川瀬晃には何が見えたのか? 前田悠を救った打球判断…小久保監督絶賛の“野球センス”

  • 記者:福谷佑介
    2026.08.10
  • 1軍
咄嗟の判断で捕球をやめる川瀬晃【カメラ・荒川祐史】
咄嗟の判断で捕球をやめる川瀬晃【カメラ・荒川祐史】

前田悠伍を救った5回の川瀬の打球判断

 記録には残らない。しかし、試合の流れを左右しかねない、好プレーだった。小久保裕紀監督が「彼の野球センスが出ましたね」と絶賛し、7回無失点で無傷の10連勝をマークした前田悠伍投手が「あれは助かりました」と感謝を口にした。

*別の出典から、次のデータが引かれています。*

==> src/rtl/uart_tx_sched_pkg.sv <==
// Shared definitions for the UART transmit scheduler: FSM encoding, byte width and
// a small round-robin pointer helper.
package uart_tx_sched_pkg;

  localparam int UART_DATA_W = 8;

  typedef enum logic [1:0] {
    ST_IDLE    = 2'd0,
    ST_WAIT_HI = 2'd1,
    ST_WAIT_LO = 2'd2,
    ST_HOLD    = 2'd3
  } state_e;

  function automatic int wrap_inc(input int i, input int n);
    return (i + 1 >= n) ? 0 : i + 1;
  endfunction

endpackage

==> src/rtl/uart_tx_sched_rr_arbiter.sv <==
// Combinational round-robin arbiter: the first set request at or after ptr, wrapping,
// is returned as both a one-hot grant and an index.
module rr_arbiter #(
  parameter int N  = 4,
  parameter int IW = $clog2(N)
) (
  input  logic [N-1:0]  req,
  input  logic [IW-1:0] ptr,
  output logic [N-1:0]  gnt,
  output logic [IW-1:0] idx,
  output logic          valid
);

  logic [2*N-1:0] dbl;
  logic [N-1:0]   rot;
  logic [IW-1:0]  off;
  logic [IW:0]    sum;

  // Rotating by ptr puts the highest-priority request at bit 0.
  assign dbl = {req, req} >> ptr;
  assign rot = dbl[N-1:0];

  always_comb begin
    off = '0;
    for (int k = N - 1; k >= 0; k--) begin
      if (rot[k]) off = IW'(k);
    end
    valid = |rot;
    sum   = {1'b0, ptr} + {1'b0, off};
    if (sum >= (IW + 1)'(N)) sum = sum - (IW + 1)'(N);
    idx = sum[IW-1:0];
    gnt = valid ? (N'(1) << idx) : '0;
  end

endmodule

==> src/rtl/uart_tx_sched.sv <==
// Packet-granular round-robin scheduler sharing one uart_tx between NUM_REQ byte sources.
// A grant is held from the first byte of a packet until its last byte's frame completes.
module uart_tx_sched
  import uart_tx_sched_pkg::*;
#(
  parameter int NUM_REQ  = 4,
  parameter int BUSY_TMO = 16,
  parameter int HOLD_TMO = 1024
) (
  input  logic                           clk,
  input  logic                           rst_n,
  input  logic [NUM_REQ-1:0]             req,
  input  logic [NUM_REQ*UART_DATA_W-1:0] req_data,
  input  logic [NUM_REQ-1:0]             req_last,
  output logic [NUM_REQ-1:0]             req_ack,
  output logic [NUM_REQ-1:0]             grant,
  output logic                           pkt_abort,
  output logic                           uart_tx_en,
  output logic [UART_DATA_W-1:0]         uart_tx_data,
  input  logic                           uart_tx_busy
);

  localparam int IW = $clog2(NUM_REQ);
  localparam int TW = $clog2(HOLD_TMO + 1);

  state_e                 state_q, state_d;
  logic [IW-1:0]          rr_ptr_q, rr_ptr_d;
  logic [IW-1:0]          gidx_q, gidx_d;
  logic [NUM_REQ-1:0]     grant_q, grant_d;
  logic                   last_q, last_d;
  logic [NUM_REQ-1:0]     ack_q, ack_d;
  logic                   en_q, en_d;
  logic [UART_DATA_W-1:0] data_q, data_d;
  logic                   abort_q, abort_d;
  logic [TW-1:0]          timer_q, timer_d;

  logic [NUM_REQ-1:0]     win_onehot;
  logic [IW-1:0]          win_idx;
  logic                   win_valid;

  logic [IW-1:0]          sel_idx;
  logic                   sel_req;
  logic                   sel_last;
  logic [UART_DATA_W-1:0] sel_data;
  logic [NUM_REQ-1:0]     sel_onehot;
  logic                   accept;
  logic                   drop_grant;

  rr_arbiter #(.N(NUM_REQ), .IW(IW)) u_arb (
    .req   (req),
    .ptr   (rr_ptr_q),
    .gnt   (win_onehot),
    .idx   (win_idx),
    .valid (win_valid)
  );

  // In IDLE the arbiter picks the source; afterwards only the owner is looked at.
  assign sel_idx    = (state_q == ST_IDLE) ? win_idx : gidx_q;
  assign sel_req    = req[sel_idx];
  assign sel_last   = req_last[sel_idx];
  assign sel_data   = req_data[{sel_idx, 3'b000} +: UART_DATA_W];
  assign sel_onehot = NUM_REQ'(1) << sel_idx;

  always_comb begin
    state_d    = state_q;
    rr_ptr_d   = rr_ptr_q;
    gidx_d     = gidx_q;
    grant_d    = grant_q;
    last_d     = last_q;
    ack_d      = '0;
    en_d       = 1'b0;
    data_d     = data_q;
    abort_d    = 1'b0;
    timer_d    = timer_q;
    accept     = 1'b0;
    drop_grant = 1'b0;

    case (state_q)
      ST_IDLE: begin
        if (win_valid && !uart_tx_busy) begin
          accept  = 1'b1;
          gidx_d  = win_idx;
          grant_d = win_onehot;
        end
      end
      ST_WAIT_HI: begin
        if (uart_tx_busy || timer_q >= TW'(BUSY_TMO - 1)) begin
          state_d = ST_WAIT_LO;
          timer_d = '0;
        end else begin
          timer_d = timer_q + TW'(1);
        end
      end
      ST_WAIT_LO: begin
        if (!uart_tx_busy) begin
          if (last_q) begin
            drop_grant = 1'b1;
          end else if (sel_req) begin
            accept = 1'b1;
          end else begin
            state_d = ST_HOLD;
            timer_d = '0;
          end
        end
      end
      ST_HOLD: begin
        if (sel_req) begin
          accept = 1'b1;
        end else if (timer_q >= TW'(HOLD_TMO - 1)) begin
          abort_d    = 1'b1;
          drop_grant = 1'b1;
        end else begin
          timer_d = timer_q + TW'(1);
        end
      end
      default: state_d = ST_IDLE;
    endcase

    if (accept) begin
      en_d    = 1'b1;
      ack_d   = sel_onehot;
      data_d  = sel_data;
      last_d  = sel_last;
      state_d = ST_WAIT_HI;
      timer_d = '0;
    end

    if (drop_grant) begin
      grant_d  = '0;
      rr_ptr_d = IW'(wrap_inc(int'(gidx_q), NUM_REQ));
      state_d  = ST_IDLE;
      timer_d  = '0;
    end
  end

  always_ff @(posedge clk) begin
    if (!rst_n) begin
      state_q  <= ST_IDLE;
      rr_ptr_q <= '0;
      gidx_q   <= '0;
      grant_q  <= '0;
      last_q   <= 1'b0;
      ack_q    <= '0;
      en_q     <= 1'b0;
      data_q   <= '0;
      abort_q  <= 1'b0;
      timer_q  <= '0;
    end else begin
      state_q  <= state_d;
      rr_ptr_q <= rr_ptr_d;
      gidx_q   <= gidx_d;
      grant_q  <= grant_d;
      last_q   <= last_d;
      ack_q    <= ack_d;
      en_q     <= en_d;
      data_q   <= data_d;
      abort_q  <= abort_d;
      timer_q  <= timer_d;
    end
  end

  assign req_ack      = ack_q;
  assign grant        = grant_q;
  assign pkt_abort    = abort_q;
  assign uart_tx_en   = en_q;
  assign uart_tx_data = data_q;

endmodule
==> config.mk <==
export PLATFORM = sky130hd
export DESIGN_NAME = uart_tx_sched
export DESIGN_NICKNAME = d
export VERILOG_FILES = /design/src/rtl/uart_tx_sched_pkg.sv /design/src/rtl/uart_tx_sched_rr_arbiter.sv /design/src/rtl/uart_tx_sched.sv
export SDC_FILE = /design/constraint.sdc
export NUM_CORES = 1
export LEC_CHECK = 0
export CAP_MARGIN = 20
export CORE_MARGIN = 5
export CORE_UTILIZATION = 40
export DETAILED_ROUTE_END_ITERATION = 12
export GPL_ROUTABILITY_DRIVEN = 0
export PLACE_DENSITY = 0.68
export SETUP_SLACK_MARGIN = 0.2
export SLEW_MARGIN = 5
export SYNTH_ARGS = -nofsm -noshare
export SYNTH_HDL_FRONTEND = slang
export SYNTH_HIERARCHICAL = 1
export SYNTH_SLANG_ARGS = --single-unit
==> constraint.sdc <==
create_clock -name clk -period 3.8 [get_ports clk]
set_input_delay 0.57 -clock clk [delete_from_list [all_inputs] [get_ports clk]]
set_output_delay 0.57 -clock clk [all_outputs]
set_load 0.005 [all_outputs]
-- After elaboration in Yosys (flattened, before gate mapping)
Index checks and enable logic that the tools add are counted.
- bits in registers: 36
- output and inout bits: 18
- word-level logic and storage cells: 90
- add/subtract/negate cells: 4
- $lt $le $gt $ge: 5
- eq/ne operators: 13
- shift operators: 4
- multiplexer cells: 36
- bitwise logic cells: 1
- reductions and logical operators: 16
- operator list (operator ; number):
    two-way mux 11 bit ; 6
    case mux 11 bit (3 select lines) ; 1
    variable part select 32 x 6 -> 8 bit ; 1
    two-way mux 2 bit ; 11
    two-way mux 1 bit ; 12
    != test 2 bit (second input constant) ; 6
    != test 3 bit (second input constant) ; 4
    adder 11 x 1 -> 11 bit (second input constant) ; 1
    >= comparator 11 x 10 -> 1 bit (second input constant) ; 1
    >= comparator 11 x 4 -> 1 bit (second input constant) ; 1
    AND reduction 5 bit ; 2
    << shifter 1 x 2 -> 4 bit (first input constant) ; 2
    >> shifter 8 x 2 -> 4 bit ; 1
    >= comparator 3 bit (second input constant) ; 2
    AND reduction 2 bit ; 3
    AND reduction 6 bit ; 1
    nonzero test 3 bit ; 2
    binary-select mux 1 bit (select 2 bit) ; 2
    equality test 2 bit (second input constant) ; 2
    two-way mux 4 bit ; 1
    case mux 2 bit (2 select lines) ; 1
    OR reduction 4 bit ; 1
    adder 2 x 1 -> 3 bit (second input constant) ; 1
    adder 2 x 2 -> 3 bit ; 1
    other kinds (13) ; 13

-- Longest topological paths before layout
Gate-level depths: netlist of the first run.
- word-level depth: 17
- gate-level depth with buffers: 16
- gate-level depth less buffers: 13

-- Cells and area by module
Netlist of the first run, hierarchy kept.
- modules (own cells, without submodules) (module ; times used ; cells each ; area each (um^2)):
    uart_tx_sched ; 1 ; 246 ; 2060.7
    rr_arbiter ; 1 ; 36 ; 280.3

-- Worst setup path after synthesis of the first run
OpenSTA, ideal clock, no wires.
- path kind: input port to flip-flop
- from: input port req[2]
- to: register timer_q[9]
- setup time: 72 ps
- arrival: 3090 ps
- required time: 3728 ps
- slack: 638 ps
- stages: 15
- path through: buf_2 nand2_1 a21oi_1 o22ai_1 o21a_1 ha_1 xnor2_1 xnor2_1 nand2_1 a2bb2oi_1 o221a_2 o2bb2ai_2 buf_4 or3_1 a21oi_1
- word-level cells in the longest chain between the ends: 16
- ends and longest elaborated chain (item ; line ; source):
    from (decl) ; uart_tx_sched.sv:12 ; input logic [NUM_REQ-1:0] req,
    >> shifter 8 x 2 -> 4 bit (*) ; uart_tx_sched_rr_arbiter.sv:20 ; assign dbl = {req, req} >> ptr;
    two-way mux 2 bit (3 in a row) ; uart_tx_sched_rr_arbiter.sv:26 ; if (rot[k]) off = IW'(k);
    two-way mux 2 bit (*) ; uart_tx_sched_rr_arbiter.sv:26 ;
    adder 2 x 2 -> 3 bit (*) ; uart_tx_sched_rr_arbiter.sv:29 ; sum = {1'b0, ptr} + {1'b0, off};
    >= comparator 3 bit / subtractor 2 x 1 -> 2 bit (equally long branches) ; uart_tx_sched_rr_arbiter.sv:30 ; if (sum >= (IW + 1)'(N)) sum = sum - (IW + 1)'(N);
    two-way mux 2 bit (*) ; uart_tx_sched_rr_arbiter.sv:30 ;
    named net win_idx[1] ; uart_tx_sched.sv:38 ; logic [IW-1:0] win_idx;
    two-way mux 2 bit (*) ; uart_tx_sched.sv:58 ; assign sel_idx = (state_q == ST_IDLE) ? win_idx : gidx_q;
    binary-select mux 1 bit (select 2 bit) (*) ; uart_tx_sched.sv:59 ; assign sel_req = req[sel_idx];
    two-way mux 1 bit (not written as such) (*) ; uart_tx_sched.sv:59 ;
    two-way mux 1 bit ; uart_tx_sched.sv:98, uart_tx_sched.sv:107 ;
    two-way mux 1 bit ; uart_tx_sched.sv:96 ; if (last_q) begin
    two-way mux 1 bit ; uart_tx_sched.sv:95 ; if (!uart_tx_busy) begin
    case mux 1 bit (3 select lines) ; uart_tx_sched.sv:78 ; case (state_q)
    OR reduction 3 bit (no line) ; - ;
    to (signal assigned) ; uart_tx_sched.sv:158 ; timer_q <= timer_d;
    to (decl) ; uart_tx_sched.sv:35 ; logic [TW-1:0] timer_q, timer_d;
The timed path passes the listed nets; every way through them passes the cells marked *. The select of a mux whose other input is x is not followed.
A chain may end at the register's enable or synchronous reset.

-- Final worst setup path of the first run
- from: input port req[3]
- to: register timer_q[1]
The elaborated chain is that of the path after synthesis.

==> results of run 1 <==
## report_power, final
part / switching, mW / internal, mW
clock: 0.161 / 0.130
sequential: 0.0412 / 0.439
combinational: 0.433 / 0.409
## Yosys cell counts, types with 2 or more instances
cell	number	area, um2
nor3_1	4	20.0
o21ai_1	4	20.0
nand4_1	2	12.5
clkbuf_1	8	30.0
and2b_1	2	15.0
nand2b_1	4	25.0
buf_6	2	22.5
nand3_1	4	20.0
nor2_1	22	82.6
and3_1	2	12.5
or4_1	6	45.0
nand2_1	41	154
o31ai_1	5	37.5
a311o_1	9	90.1
nor2_2	2	12.5
nand4b_1	2	17.5
o21a_1	2	15.0
or4_4	2	22.5
buf_2	3	15.0
nor2b_1	4	25.0
a211oi_1	9	67.6
a2bb2oi_1	2	17.5
inv_1	9	33.8
a21oi_1	25	125
xnor2_1	2	17.5
or4b_1	2	20.0
and2_1	11	68.8
mux2i_1	13	130
dfxtp_1	36	721
ha_1	7	87.6
nand3b_1	3	22.5
## per-layer routing
metal / vias to the layer above / wire (um) / global-route usage (%)
met1: 1053 / 2800 / 21.8
met4: 0 / 91 / 6.80
met5: - / 0 / 0
met2: 65 / 2730 / 26.2
met3: 8 / 481 / 5.32
li1: 1174 / - / -
## through the flow
stage / setup WS [ns] / instance area [um2]
after floorplan: 0.638 / 2340
after global placement: 0.0887 / 3100
after detailed placement: -0.0304 / 3100
after CTS: 0.287 / 3200
after global routing: 0.201 / 3240
final: 0.455 / 3240
## worst paths after layout
check	cells past startpoint	endpoint	startpoint	slack [ns]
worst min-delay path	2	uart_tx_data[7]	uart_tx_data[7]	0.46
worst max-delay path	14	timer_q[1]	req[3]	0.45
worst max register to register	13	timer_q[1]	rr_ptr_q[1]	0.62
worst min register to register	2	uart_tx_data[7]	uart_tx_data[7]	0.46
## worst max-delay path: stages
cell and delay, ns:
clkdlybuf4s50_1 0.50, buf_4 0.16, nand3b_1 0.11, o211ai_1 0.09, o21a_1 0.13, ha_1 0.22
xnor2_2 0.16, xnor2_2 0.21, nand2b_1 0.14, o32a_1 0.19, o221ai_1 0.19, o2bb2ai_4 0.24
or4b_1 0.52, a21oi_1 0.15
## layout make-up
type / instances / share of cell area (%)
repair buffers: 78 / 23.1
well taps: 72 / 2.78
inverters: 10 / 1.16
multi-input cells: 222 / 47.8
clock buffers: 5 / 2.13
clock inverters: 3 / 0.735
flip-flops and latches: 36 / 22.3
## cells by family (layout without fill, tap and decap cells)
logic type	Yosys count	after routing	share of synthesized area (%)
multiplexers	15	15	7.00
flip-flops	36	36	30.8
XOR/XNOR	3	3	1.12
AND/OR/NAND/NOR	122	122	27.5
AO/OA/AOI/OAI	75	75	25.0
buffers and inverters	24	96	4.81
adder cells (fa/ha/maj)	7	7	3.74
## flip-flops by register name, indices dropped and copies added, names as in the netlist
register,cells
gidx_q,2
grant,4
last_q,1
pkt_abort,1
req_ack,4
rr_ptr_q,2
state_q,2
timer_q,11
uart_tx_data,8
uart_tx_en,1
## repair_timing
action | in CTS | in global routing
setup endpoints to repair | 0 | 21
hold buffers | 0 | 0
gates resized for setup | 0 | 5
==> flow_summary.json, run 1 <==
{
  "core_um2": 5610,
  "status": "finished clean",
  "worst_ep_required_time_ns": 4.04,
  "tightest_slew_ns": 0.514,
  "cts_sinks": 36,
  "ant_nets": 0,
  "fin_crit_sh_pct": 88.0,
  "cts_buffer_depth": 2,
  "min_period_ns": 3.35,
  "overflow": 0,
  "drt-wirelength-per-cell_um": 14.3,
  "maxCapViolCount": 0,
  "die_area_um2": 7480,
  "grt_max_degree": 23,
  "syn_to_final_growth_pct": 38.2,
  "die_h_um": 86.5,
  "antenna_found_initial": 0,
  "final_util_pct": 57.7,
  "arrival_ns": 3.58,
  "num_antenna_cells": 0,
  "start_util_pct": 41.7,
  "powerDensity_nw_per_um2": 499,
  "cp-start-kind": "input pin",
  "synth_ff_type": "dfxtp_1",
  "setup_viol": 0,
  "dr.pass1.iters": 4,
  "dp_cells": 418,
  "p_leak_nw": 1.21,
  "final_cell_mix": "60 x clkdlybuf4s50_1, 41 x nand2_1, 36 x dfxtp_1",
  "syn_avg_cell_area_um2": 8.30,
  "multi_input_comb_area_um2": 1550,
  "drtIter0Drc": 89,
  "cts.htree.levels": 2,
  "insertion_delay_ns": 0.30,
  "peakVddDrop_v": 0.000226,
  "hpwlAfterDp_mm": 4.58,
  "synth_edf_count": 0,
  "num-fill-cells": 560,
  "num_vias": 2300,
  "cts.clk_slew.worst_paths_ns": 0.08,
  "synth_cell_types": 64,
  "async_flop_share_pct": 0,
  "fp.dieW_um": 86.5,
  "syn_inst": 282,
  "synth_nets": 332,
  "p_total_mw": 1.61,
  "drcViolationCount": 0,
  "path_class": "input pin to flop",
  "finalNonFillerCells": 426,
  "ys_ff_latch": 36,
  "cts_buffers": 5,
  "final-hold-violation-count": 0,
  "yosys_warnings": 6,
  "max_freq_mhz": 299,
  "hold_class": "flop to flop",
  "rsz0062_at_grt": "no",
  "holdWs_ns": 0.455,
  "cts-root-buf": "clkbuf_8",
  "slew_violations": 0,
  "crit_path_end_kind": "flop",
  "fin_skew_ns": 0.00536,
  "drive_gt1_share_pct": 13.3,
  "tritoncts": "done",
  "grt_usage_pct": 16.9,
  "port_buffers": 60,
  "nNetsFinal": 403,
  "syn_area_um2": 2340,
  "rows": 27,
  "relSlewSlack_pct": 65.7,
  "grt_pass1_vias": 2163,
  "regArea_um2": 721,
  "viasPerCell": 5.40,
  "finalSetupTns_ns": 0,
  "grt_pass1_wl_mm": 10.2,
  "cp_max_fo": 17,
  "ys_seq_area_share_pct": 30.8,
  "pin_count": 61,
  "mostFrequentLayoutCell": "clkdlybuf4s50_1",
  "drt_wl_total_mm": 6.10,
  "cts_setup_buffers": 0
}
Note: power is estimated with default switching activity, not from simulation.
==> run 2: changes to the inputs <==
--- a/config.mk
+++ b/config.mk
@@ -9,8 +9,8 @@
 export CORE_MARGIN = 5
 export CORE_UTILIZATION = 40
 export DETAILED_ROUTE_END_ITERATION = 12
+export DONT_BUFFER_PORTS = 1
 export GPL_ROUTABILITY_DRIVEN = 0
-export PLACE_DENSITY = 0.68
 export SETUP_SLACK_MARGIN = 0.2
 export SLEW_MARGIN = 5
 export SYNTH_ARGS = -nofsm -noshare
==> flow_summary.json, run 2 (same netlist as run 1, synthesis figures left out) <==
{
  "die_h_um": 86.5,
  "arrival_ns": 3.53,
  "grt_pass1_wl_mm": 9.56,
  "finalSetupTns_ns": 0,
  "whs_path_depth": 2,
  "setup_viol": 0,
  "mostFrequentLayoutCell": "nand2_1",
  "cts.clk_slew.worst_paths_ns": 0.08,
  "num-fill-cells": 576,
  "worst_ep_required_time_ns": 4.03,
  "drcViolationCount": 0,
  "drt_wl_total_mm": 5.46,
  "relSlewSlack_pct": 54.8,
  "powerDensity_nw_per_um2": 578,
  "cp_max_fo": 18,
  "drt-wirelength-per-cell_um": 15.6,
  "path_class": "flop to flop",
  "syn_to_final_growth_pct": 6.41,
  "grt_pass1_vias": 2053,
  "cts_sinks": 36,
  "slew_violations": 0,
  "finalNonFillerCells": 351,
  "fin_crit_sh_pct": 86.7,
  "nNetsFinal": 328,
  "regMostFlops": "timer_q",
  "hold_class": "flop to flop",
  "final_cell_mix": "41 x nand2_1, 35 x dfxtp_1, 25 x a21oi_1",
  "max_freq_mhz": 304,
  "dp_cells": 343,
  "cts_buffers": 5,
  "tritoncts": "done",
  "regArea_um2": 722,
  "rows": 27,
  "viasPerCell": 5.82,
  "r2r_start": "rr_ptr_q[1]",
  "crit_chain": "nand2_1 > a21oi_1 > o22ai_1 > o21a_1 > ha_1 > xnor2_1 > xnor2_1 > nand2_1 > a2bb2oi_1 > o221a_2 > o2bb2ai_2 > or4b_1 > a21oi_1",
  "grt_max_degree": 23,
  "cts_setup_buffers": 0,
  "hp-start": "timer_q[10]",
  "tightest_slew_ns": 0.673,
  "start_util_pct": 41.7,
  "status": "finished clean",
  "grt_usage_pct": 15.9,
  "die_area_um2": 7480,
  "largest_reg_flops": 11,
  "pin_count": 61,
  "cts_buffer_depth": 2,
  "core_um2": 5610,
  "num_vias": 2043,
  "place_area_um2": 2380,
  "min_period_ns": 3.29,
  "postLayoutCellArea_um2": 2490,
  "cts-root-buf": "clkbuf_8",
  "p_leak_nw": 0.910,
  "final-hold-violation-count": 0,
  "p_total_mw": 1.44,
  "fp.dieW_um": 86.5,
  "reg2reg_slack_ns": 0.51,
  "drtIter0Drc": 119,
  "maxCapViolCount": 0,
  "multi_input_comb_area_um2": 1510,
  "crit_slowest_cell": "or4b_1",
  "crit_path_end_kind": "flop",
  "hpwlAfterDp_mm": 4.03,
  "drive_gt1_share_pct": 10.4,
  "rsz0062_at_grt": "no",
  "cp-start-kind": "flop",
  "port_buffers": 0,
  "insertion_delay_ns": 0.30,
  "r2r_end": "timer_q[1]",
  "fin_skew_ns": 0.00374,
  "dr.pass1.iters": 4,
  "cts.htree.levels": 2,
  "overflow": 0,
  "reg2reg_depth": 13,
  "cpPeakStageDelay_ns": 0.55,
  "num_antenna_cells": 0,
  "worstHoldEndpoint": "timer_q[10]",
  "peakVddDrop_v": 0.000219,
  "ant_nets": 0,
  "antenna_found_initial": 0
}
-- run 2: final cells by class --
class                      instances  share of cell area, %
multi-input combinational        222                   60.5
sequential                        36                   29.0
tap                               72                   3.62
clock buffer                       5                   2.76
clock inverter                     3                   1.71
inverter                          10                   1.51
timing repair buffer               3                  0.904
-- run 2: timing repair --
item / in CTS / in global routing
hold buffers: 0 / 0
gates resized for setup: 0 / 1
endpoints found under the setup margin: 0 / 10
-- run 2: metrics by stage --
step	hold WS, ns	utilization, %	setup WS (ns)
floorplan	0.418	-	0.638
global placement	0.441	42.4	0.442
detailed placement	0.448	42.4	0.333
CTS	0.458	44.4	0.404
global route	0.487	44.4	0.204
finish	0.451	44.4	0.507
-- run 2: how the worst max path moves through the flow --
stage	from	to	slack [ns]
finish	rr_ptr_q[1]	timer_q[1]	0.51
global route	rr_ptr_q[1]	timer_q[1]	0.20
CTS	rr_ptr_q[1]	timer_q[1]	0.40
detailed placement	req[0]	timer_q[1]	0.33
global placement	req[0]	timer_q[7]	0.44
floorplan	req[2]	timer_q[9]	0.64
-- run 2: metal layers --
layer | track usage [%] | up-vias | wire length (um)
li1 | - | 1022 | -
met1 | 19.4 | 944 | 2440
met2 | 25.1 | 68 | 2410
met3 | 5.80 | 9 | 467
met4 | 6.66 | 0 | 142
met5 | 0 | - | 0
-- run 2: power by group --
part,switching [mW],leakage [nW],internal (mW)
logic,0.371,0.563,0.235
registers,0.0518,0.293,0.439
clock network,0.149,0.0541,0.194
total,0.572,0.910,0.869
-- run 2: critical path, delay by kind of cell, from the launching register on --
family / cells / cell delay, ns
flip-flops: 1 / 0.43
XOR/XNOR: 2 / 0.45
AND/OR/NAND/NOR: 3 / 0.75
adder cells (fa/ha/maj): 1 / 0.21
AO/OA/AOI/OAI: 7 / 1.39
==> run 3: changes to the inputs <==
==> constraint.sdc (replaced) <==
create_clock -name clk -period 3.8 [get_ports clk]
set_input_delay 0.57 -clock clk [delete_from_list [all_inputs] [get_ports clk]]
set_output_delay 0.57 -clock clk [all_outputs]
set_load 0.01 [all_outputs]
==> results of run 3 <==
The final DEF is identical to that of run 2. Status: finished clean.
Main changes from that run: total power 1.44 mW -> 1.46 mW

 5-0で勝利した9日の西武戦(ベルーナドーム)。1点リードで迎えた5回1死一塁の場面で、そのプレーは起こった。フルカウントから岸が放った打球は、力なく三塁線に転がった。三塁を守る川瀬晃内野手は前へ突っ込み、ボールに向けてグラブを差し出した。

 だが、次の瞬間、捕球の直前で咄嗟にグラブを引っ込め、ボールを見送った。打球は白線を割ってファウルゾーンに転がり出た。もし捕球していれば、足のある岸の内野安打となる可能性が非常に高い打球。打球を追い、グラブを引っ込めたあのわずか一瞬――。川瀬には何が見え、頭の中ではどんな判断が下されていたのか。本人がその瞬間を振り返る。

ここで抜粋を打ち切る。